**Exercise goal:**
How many lines below include the string "solutione"? State the number alone.

(Beginning of Provided information)

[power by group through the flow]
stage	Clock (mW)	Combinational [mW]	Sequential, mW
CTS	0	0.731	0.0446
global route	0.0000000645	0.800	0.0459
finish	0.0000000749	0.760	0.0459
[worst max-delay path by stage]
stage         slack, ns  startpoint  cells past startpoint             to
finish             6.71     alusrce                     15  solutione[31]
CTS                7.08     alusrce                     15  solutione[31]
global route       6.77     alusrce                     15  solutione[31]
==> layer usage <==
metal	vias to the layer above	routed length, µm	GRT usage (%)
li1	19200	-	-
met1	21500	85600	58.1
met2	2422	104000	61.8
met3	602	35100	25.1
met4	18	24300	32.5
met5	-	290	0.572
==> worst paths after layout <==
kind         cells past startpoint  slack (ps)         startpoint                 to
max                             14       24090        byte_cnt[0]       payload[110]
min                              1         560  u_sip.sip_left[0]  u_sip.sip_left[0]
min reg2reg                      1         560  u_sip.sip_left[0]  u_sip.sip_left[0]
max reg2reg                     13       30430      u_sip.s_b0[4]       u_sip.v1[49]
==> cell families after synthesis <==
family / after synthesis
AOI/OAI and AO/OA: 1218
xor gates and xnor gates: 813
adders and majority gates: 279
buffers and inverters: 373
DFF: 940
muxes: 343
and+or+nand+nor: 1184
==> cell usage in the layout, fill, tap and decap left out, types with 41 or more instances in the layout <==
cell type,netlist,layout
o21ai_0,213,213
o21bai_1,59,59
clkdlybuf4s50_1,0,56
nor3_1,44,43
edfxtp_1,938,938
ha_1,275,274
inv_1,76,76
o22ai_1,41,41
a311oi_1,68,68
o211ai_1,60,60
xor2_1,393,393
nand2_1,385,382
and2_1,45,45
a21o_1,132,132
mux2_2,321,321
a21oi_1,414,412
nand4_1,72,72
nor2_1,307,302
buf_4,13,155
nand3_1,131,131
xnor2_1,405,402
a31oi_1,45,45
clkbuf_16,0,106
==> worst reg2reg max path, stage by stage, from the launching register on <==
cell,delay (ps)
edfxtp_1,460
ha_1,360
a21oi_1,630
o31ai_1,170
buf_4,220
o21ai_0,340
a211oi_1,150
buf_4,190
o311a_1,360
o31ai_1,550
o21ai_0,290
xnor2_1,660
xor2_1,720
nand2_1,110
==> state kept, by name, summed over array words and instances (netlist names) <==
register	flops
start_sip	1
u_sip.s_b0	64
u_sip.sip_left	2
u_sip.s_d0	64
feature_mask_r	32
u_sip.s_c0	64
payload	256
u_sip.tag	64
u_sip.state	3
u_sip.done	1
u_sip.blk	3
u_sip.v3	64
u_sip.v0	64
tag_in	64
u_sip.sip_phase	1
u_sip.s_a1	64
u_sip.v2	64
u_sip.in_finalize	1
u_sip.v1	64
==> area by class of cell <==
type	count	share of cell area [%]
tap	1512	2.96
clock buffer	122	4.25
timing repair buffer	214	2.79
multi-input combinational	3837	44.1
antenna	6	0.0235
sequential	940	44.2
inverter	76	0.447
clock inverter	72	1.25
==> design/flow/design.v <==
module clk_div_2 (
  input rst,
  input clk_i,
  output reg clk_o
);
always @(posedge clk_i) begin
  if (rst) begin
    clk_o <= clk_i;
  end
  else begin
    clk_o <= !clk_o;
  end
end
endmodule
module controller (
  input rst,
  input clk,
  input trigger,
  input success,
  output reg [31:0] delay,
  output reg set_delay,
  output reg trigger_arm,
  output reg success_arm,
  output reg target_soft_reset,
  output reg target_hard_reset
);
always @(posedge clk) begin
  if (rst) begin
    delay <= 0;
    set_delay <= 0;
    trigger_arm <= 0;
    success_arm <= 0;
    target_soft_reset <= 0;
    target_hard_reset <= 0;
  end
  else begin
  end
end
endmodule
--- flow/design.v ---
module  acfa_memory (
    per_dout,                        
    ER_min,                           
    ER_max,                           
    mclk,                            
    per_addr,                        
    per_din,                         
    per_en,                          
    per_we,                          
    cflow_logs_ptr_din,              
    puc_rst                          
);
output      [15:0] per_dout;         
output      [15:0] ER_min;                           
output      [15:0] ER_max;                           
input              mclk;             
input       [13:0] per_addr;         
input       [15:0] per_din;          
input              per_en;           
input        [1:0] per_we;           
input              puc_rst;          
input       [15:0] cflow_logs_ptr_din;   
parameter       [14:0] METADATA_BASE_ADDR = CHAL_BASE_ADDR+CHAL_SIZE;     
parameter       [13:0] METADATA_PER_ADDR = METADATA_BASE_ADDR[14:1];                 
parameter              METADATA_SIZE = 6; 
parameter              DEC_WD      =  3;                  
parameter [DEC_WD-1:0] ERMIN      =  'h0,              
                       ERMAX      =  'h1,              
                       CLOGP      =  'h2;              
parameter              DEC_SZ      =  (1 << DEC_WD);        
parameter [DEC_SZ-1:0] BASE_REG   =  {{DEC_SZ-1{1'b0}}, 1'b1};
parameter [DEC_SZ-1:0] ERMIN_D  = (BASE_REG << ERMIN),  
                       ERMAX_D  = (BASE_REG << ERMAX),
                       CLOGP_D  = (BASE_REG << CLOGP);
wire              reg_sel      =  per_en & (per_addr[13:DEC_WD-1]==METADATA_BASE_ADDR[14:DEC_WD]);
wire [DEC_WD-1:0] reg_addr     =  {1'b0, per_addr[DEC_WD-2:0]};
wire [DEC_SZ-1:0] reg_dec      = (ERMIN_D  &  {DEC_SZ{(reg_addr==ERMIN)}}) |
                                 (ERMAX_D  &  {DEC_SZ{(reg_addr==ERMAX)}}) |
                                 (CLOGP_D  &  {DEC_SZ{(reg_addr==CLOGP)}});
wire              reg_write =  |per_we & reg_sel;
wire              reg_read  = ~|per_we & reg_sel;
wire [DEC_SZ-1:0] reg_wr    = reg_dec & {512{reg_write}};
wire [DEC_SZ-1:0] reg_rd    = reg_dec & {512{reg_read}};
reg  [15:0] ermin;
wire        ermin_wr  = reg_wr[ERMIN];
wire [15:0] ermin_nxt = per_din;
always @ (posedge mclk or posedge puc_rst)
  if (puc_rst)        ermin <=  16'h0;
  else if (ermin_wr)  ermin <=  ermin_nxt; 
reg  [15:0] ermax;
wire       ermax_wr  = reg_wr[ERMAX];
wire [15:0] ermax_nxt = per_din;
always @ (posedge mclk or posedge puc_rst)
if (puc_rst)        ermax <=  16'h0;
else if (ermax_wr) ermax <=  ermax_nxt;
reg   [15:0] cflow_logs_ptr; 
always @ (posedge mclk or posedge puc_rst)
if (puc_rst)        cflow_logs_ptr <=  16'h0;
else                cflow_logs_ptr <=  cflow_logs_ptr_din;
parameter       [14:0] BASE_ADDR   = 15'h0180; 
parameter              CHAL_SIZE  =  32;             
parameter              CHAL_ADDR_MSB   = 3;          
parameter       [14:0] CHAL_BASE_ADDR = BASE_ADDR;               
parameter       [13:0] CHAL_PER_ADDR  = CHAL_BASE_ADDR[14:1];   
wire   [CHAL_ADDR_MSB:0] chal_addr_reg = per_addr-CHAL_PER_ADDR; 
wire                     chal_cen      = per_en & per_addr >= CHAL_PER_ADDR & per_addr < CHAL_PER_ADDR+(CHAL_SIZE*8/16);
wire    [15:0]           chal_dout;
wire    [1:0]            chal_wen      = per_we & {2{per_en}};
chalmem #(CHAL_ADDR_MSB, CHAL_SIZE)
challenges (  
    .ram_dout    (chal_dout),            
    .ram_addr    (chal_addr_reg),        
    .ram_cen     (~chal_cen),            
    .ram_clk     (mclk),                 
    .ram_din     (per_din),              
    .ram_wen     (~chal_wen)             
);
wire [15:0]           chal_rd = chal_dout & {16{chal_cen & ~|per_we}};
initial begin
    ermin <= 16'haa11; 
    ermax <= 16'habcd;
    cflow_logs_ptr <= 16'h0000;
end
wire [15:0] ermin_rd     = ermin             & {16{reg_rd[ERMIN]}};
wire [15:0] ermax_rd     = ermax             & {16{reg_rd[ERMAX]}};
wire [15:0] cflow_logs_ptr_rd     = cflow_logs_ptr & {16{reg_rd[CLOGP]}};
wire [15:0] per_dout  =  ermin_rd  |
                         ermax_rd  |
                         cflow_logs_ptr_rd |
                         chal_rd;
wire [15:0] ER_min = ermin;
wire [15:0] ER_max = ermax;
endmodule
==> ./design.v <==
`timescale 1ns / 1ps
module chia_xung(
input clk_in,
    output reg clk_out
    );
	reg [24:0] cnt;
initial begin
	clk_out <= 0;
	end
always@(posedge clk_in)
begin
	if (cnt == 25'd24999999)
		begin				
			clk_out <= ~clk_out;
			cnt <= 0;
		end
	else cnt <= cnt + 1;
end
endmodule
`timescale 1ns / 1ps
module on_off
( 
	input wire clk,
	input wire rst,
	output reg [7:0] LED
    );
	 wire clkout;
	 reg [4:0] n;
	chia_xung clk1hz ( clk, clkout);
	always @(posedge clkout, posedge rst)
	   begin
			if (rst) 
				begin
					n = 1;
					LED = 8'd0;
				end
			else if (rst == 0)
				begin 
						n = n + 1;
						if (n == 5'd22) n = 0;
						if (n < 5'd6) 
								LED = ~LED;
						else if ((n>5'd5) && (n<5'd14))
									if (n == 5'd6) 
											LED = {8'b10000000};
									else 
											LED = { 1'b0, LED[7:1]};
						else if (n > 5'd13)
									LED = { LED[6:0], 1'b0};
				end
		  end
endmodule
==> ./config.mk <==
export PLATFORM = sky130hd
export DESIGN_NAME = on_off
export DESIGN_NICKNAME = on_off
export VERILOG_FILES = /design/flow/design.v
export SDC_FILE = /design/flow/constraint.sdc
export NUM_CORES = 4
export LEC_CHECK = 1
export CORE_UTILIZATION = 40
==> ./constraint.sdc <==
current_design on_off

set clk_period 3.6
set clk_io_pct 0.2

create_clock -name clk0 -period $clk_period [get_ports {clk}]

set non_clock_inputs [all_inputs -no_clocks]
set_input_delay [expr $clk_period * $clk_io_pct] -clock clk0 $non_clock_inputs
set_output_delay [expr $clk_period * $clk_io_pct] -clock clk0 [all_outputs]
==> ./run.sh <==
#!/bin/bash
# OpenROAD 26Q1-2900-gdf79404cd8, Yosys 0.63+post, stock flow scripts
make -C /OpenROAD-flow-scripts/flow DESIGN_CONFIG=/design/flow/config.mk WORK_HOME=/design/flow/orfs finish
==> summary.rpt <==
YOSYS
--------------------------------------------------------------------------------------------------
Number of cells in the yosys synthesis report                                                  202
Synthesized instance count                                                                     202
Count of distinct cell types in the synthesized netlist                                         49
Most common reg cell                                                                       dfxtp_1
Total of warnings raised by yosys                                                                2
Asr flop ratio synth                                                                         33.3%
Seq share, synth                                                                             44.1%
Post-Syn Area                                                                             1940 µm²
Summed standard-cell area reported by yosys                                               1940 µm²
Number of flops mapped to enable cells by yosys                                                  1
Yosys reg bits                                                                                  39
Average cell area after synthesis                                                         9.62 µm²

POWER AND IR DROP
--------------------------------------------------------------------------------------------------
Cell Pwr Density                                                                        229 nW/µm²
Static leakage power                                                                      0.877 nW
Max VDD drop                                                                            0.000254 V

PLACED DESIGN
--------------------------------------------------------------------------------------------------
DP Cell Count                                                                                  256
Count of input and output buffers                                                                9
Routability cong.                                                                            0.850
Half-perimeter wire length after placement                                                 2410 µm

STA
--------------------------------------------------------------------------------------------------
RSZ-0062 raised after global routing                                                         false
Fmax                                                                                     0.474 GHz
Final min period                                                                           2110 ps
Endpoints left unconstrained                                                                    21
Clk_skew                                                                                   5.33 ps
Final count of negative-setup-slack endpoints                                                    0
Cycle use final                                                                              58.6%
Transition at the pin with the smallest max-transition slack                                700 ps
Sum Neg Setup Slack                                                                           0 ps
Hold_ws                                                                                     488 ps
Max-slew headroom                                                                            53.3%
Number of register pins that no clock reaches                                                   13
Final count of pins violating max slew                                                           0
Hold Violations, Final                                                                           0

ROUTING
--------------------------------------------------------------------------------------------------
Via density                                                                                   5.52
Post-detailed-routing wire length                                                          3350 µm
Final routed wire length divided by cell count                                             12.9 µm
Router iterations before antenna repair                                                          5
Residual DRC                                                                                     0
Violation tally from detailed-route iteration zero                                              60
Number of routed nets with antenna violations                                                    0
Number of antenna repair diodes                                                                  0
Overall via count from detail_route                                                           1435

WORST SETUP PATH
--------------------------------------------------------------------------------------------------
Worst reg2reg endpoint                                                                clk1hz.clk_out
Critical path capture point type                                                              flop
Worst reg2reg startpoint                                                              clk1hz.cnt[18]
CP Class                                                                                   reg2reg
Critical path capture point                                                           clk1hz.clk_out
Arr. time, crit path                                                                       2010 ps
Data required, critical path                                                               3500 ps
FF-to-FF setup slack                                                                       1490 ps
Setup crit start                                                                      clk1hz.cnt[18]
Worst R2R Path Depth                                                                             4
Maximum fanout encountered on the critical timing path                                          16
Kind of start point of the critical path                                                      flop

CLOCK NETWORK
--------------------------------------------------------------------------------------------------
Number of buffers inserted by hold repair at cts                                                 0
Number of H-tree branching levels                                                                1
Clock transition time at the flip-flop clock pins of the worst setup and hold paths          80 ps
Number of setup buffers added after CTS                                                          0
Number of gates given a new drive strength after cts                                             0
Max Root-Sink Buffers                                                                            2
Clock root buffer                                                                         clkbuf_8
Insertion Delay late pin                                                                    260 ps
Clock tree from TritonCTS                                                                      yes
TritonCTS buffer count                                                                           3

DIE
--------------------------------------------------------------------------------------------------
Core Box Area                                                                             4500 µm²
Core Density at Floorplan                                                                    43.1%
Die boundary width                                                                         71.7 µm
Cell row count                                                                                  24
Chip Height                                                                                71.7 µm
Chip area                                                                                 5140 µm²
I/O pin cnt                                                                                     10

GLOBAL ROUTE
--------------------------------------------------------------------------------------------------
GR Util All Layers                                                                           14.0%
Remaining Overflow, GRT                                                                          0
Vias in the first global route                                                                1320
Most used routing layer in global routing                                                     met2
Wire length of the first global-routing pass                                               5800 µm
Initial antenna violation count                                                                  0
Largest net degree at the start of global routing                                               19
Met1 Resource Use GR                                                                         21.6%
Global Route met2 Usage                                                                      22.3%
GR met3 Demand/Resource                                                                      2.28%

FINISH
--------------------------------------------------------------------------------------------------
Utilization after layout                                                                     47.0%
Area Overhead vs Synth                                                                       8.89%
Fraction of final layout cells with drive strength greater than 1                            9.62%
Dominant logic cell type in the layout                                                     nand2_1
Number of non-filler instances in the completed layout                                         260
Top logic cells by instance count in the layout                                       nand2_1 (26), dfxtp_1 (25), nor2_1 (20)

HOLD PATH
--------------------------------------------------------------------------------------------------
Hold Path Origin                                                                      clk1hz.cnt[0]
Type of the worst min-delay path                                                           reg2reg

JOB
--------------------------------------------------------------------------------------------------
Number of maximum-capacitance constraint violations                                              0
Warning total across the stage logs                                                             26

OUTCOME
--------------------------------------------------------------------------------------------------
Status                                                                                complete, no violations

-- how the worst min path moves through the flow --
| stage | to | cells after the start |
|---|---|---|
| finish | clk1hz.cnt[0] | 1 |
| global route | clk1hz.cnt[9] | 1 |
| CTS | clk1hz.cnt[9] | 1 |
-- layer usage --
metal,up-vias,wire length (µm)
met5,-,0
met4,0,24
met3,2,117
met2,24,1570
met1,679,1640
li1,730,-
-- metrics by stage --
stage	total power [W]	area, µm²	setup slack, ps
after floorplan	0.000308	1940	1720
after global placement	0.000312	2060	1540
after detailed placement	0.000312	2060	1480
after CTS	0.000491	2120	1470
after global routing	0.000500	2120	1370
final	0.000485	2120	1490
--- ./design.v ---
`timescale 1ns / 1ps
module clock(
    input clk,
	 input wire [1:0] sel,
    output reg q
);
   reg [25:0] a;
   reg [25:0] M;     
    initial 
        begin
            a <=1;
            q <=0;
        end
    always @(posedge clk)
	 begin
	 case (sel)
	 2'b00: M = 50000000;
	 2'b01: M = 25000000;
	 2'b10: M = 5000000;
	 2'b11: M = 2000000;
	 endcase 
    if (a == M/2)      
            begin
            q <= ~q;
            a <= 1;
            end
        else a <=a+1;
	end
endmodule
<file path="design/flow/design.v">
`timescale 1ns / 1ps
module Clock_div
 #(parameter N= 30, M = 500000000)  
( input wire clk,
 output wire [3:0]q
 );
reg [N-1:0] r_reg01H,r_reg1H,r_reg10H,r_reg100H;
wire [N-1:0] 
r_next01H,r_next1H,r_next10H,r_next100H;
always @(posedge clk) begin
r_reg01H<=r_next01H;
r_reg1H<=r_next1H;
r_reg10H<=r_next10H;
r_reg100H<=r_next100H;
end
assign r_next01H = (r_reg01H==M)?0:r_reg01H + 1;
assign r_next1H = (r_reg1H==M/10)?0:r_reg1H + 1;
assign r_next10H = (r_reg10H==M/100)?0:r_reg10H + 1;
assign r_next100H = (r_reg100H==M/1000)?0:r_reg100H + 1;
assign q[0]=(r_reg01H<M/2)?0:1;
assign q[1]=(r_reg1H<M/20)?0:1;
assign q[2]=(r_reg10H<M/200)?0:1;
assign q[3]=(r_reg100H<M/2000)?0:1;
endmodule
`timescale 1ns / 1ps
module CounterUD
#(parameter N= 8)  
( input wire clk,reset,ud,
 output wire [7:0]q
 );
reg [N-1:0] r_reg;
wire [N-1:0] r_next;
always @(posedge clk, posedge reset) 
 if (reset)
 r_reg<=0;
 else 
 r_reg<=r_next;
assign r_next = (ud==1)?r_reg + 1:r_reg - 1;
assign q=r_reg;
endmodule
`timescale 1ns / 1ps
module LED_Counter(
input wire clk, reset,
input wire [1:0] SW,
input wire UD,
output wire [7:0] LED 
 );
wire [3:0] f;
wire clk_o ;
Clock_div clockdivider (clk, f) ;
Mux41 mux4to1 (f,SW,clk_o);
CounterUD counter (clk_o, reset,UD,LED);
endmodule
`timescale 1ns / 1ps
module Mux41 
( input wire [3:0] clk,
 input wire [1:0] sw,
 output reg clk_o
 );
always @(clk,sw)
case (sw)
0: clk_o = clk[0];
1: clk_o = clk[1];
2: clk_o = clk[2];
3: clk_o = clk[3];
endcase
endmodule
</file>
<file path="design/flow/run.sh">
#!/bin/bash
# OpenROAD 26Q1-2900-gdf79404cd8, Yosys 0.63+post, stock flow scripts
make -C /OpenROAD-flow-scripts/flow DESIGN_CONFIG=/design/flow/config.mk WORK_HOME=/design/flow/orfs finish
</file>
<file path="design/flow/config.mk">
export PLATFORM = sky130hd
export DESIGN_NAME = LED_Counter
export DESIGN_NICKNAME = LED_Counter
export VERILOG_FILES = /design/flow/design.v
export SDC_FILE = /design/flow/constraint.sdc
export NUM_CORES = 4
export LEC_CHECK = 1
export CORE_UTILIZATION = 30
</file>
<file path="design/flow/constraint.sdc">
current_design LED_Counter

set clk_period 4.9
set clk_io_pct 0.2

create_clock -name clk0 -period $clk_period [get_ports {clk}]

set non_clock_inputs [all_inputs -no_clocks]
set_input_delay [expr $clk_period * $clk_io_pct] -clock clk0 $non_clock_inputs
set_output_delay [expr $clk_period * $clk_io_pct] -clock clk0 [all_outputs]
</file>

(End of Provided information)

**Task output:**
3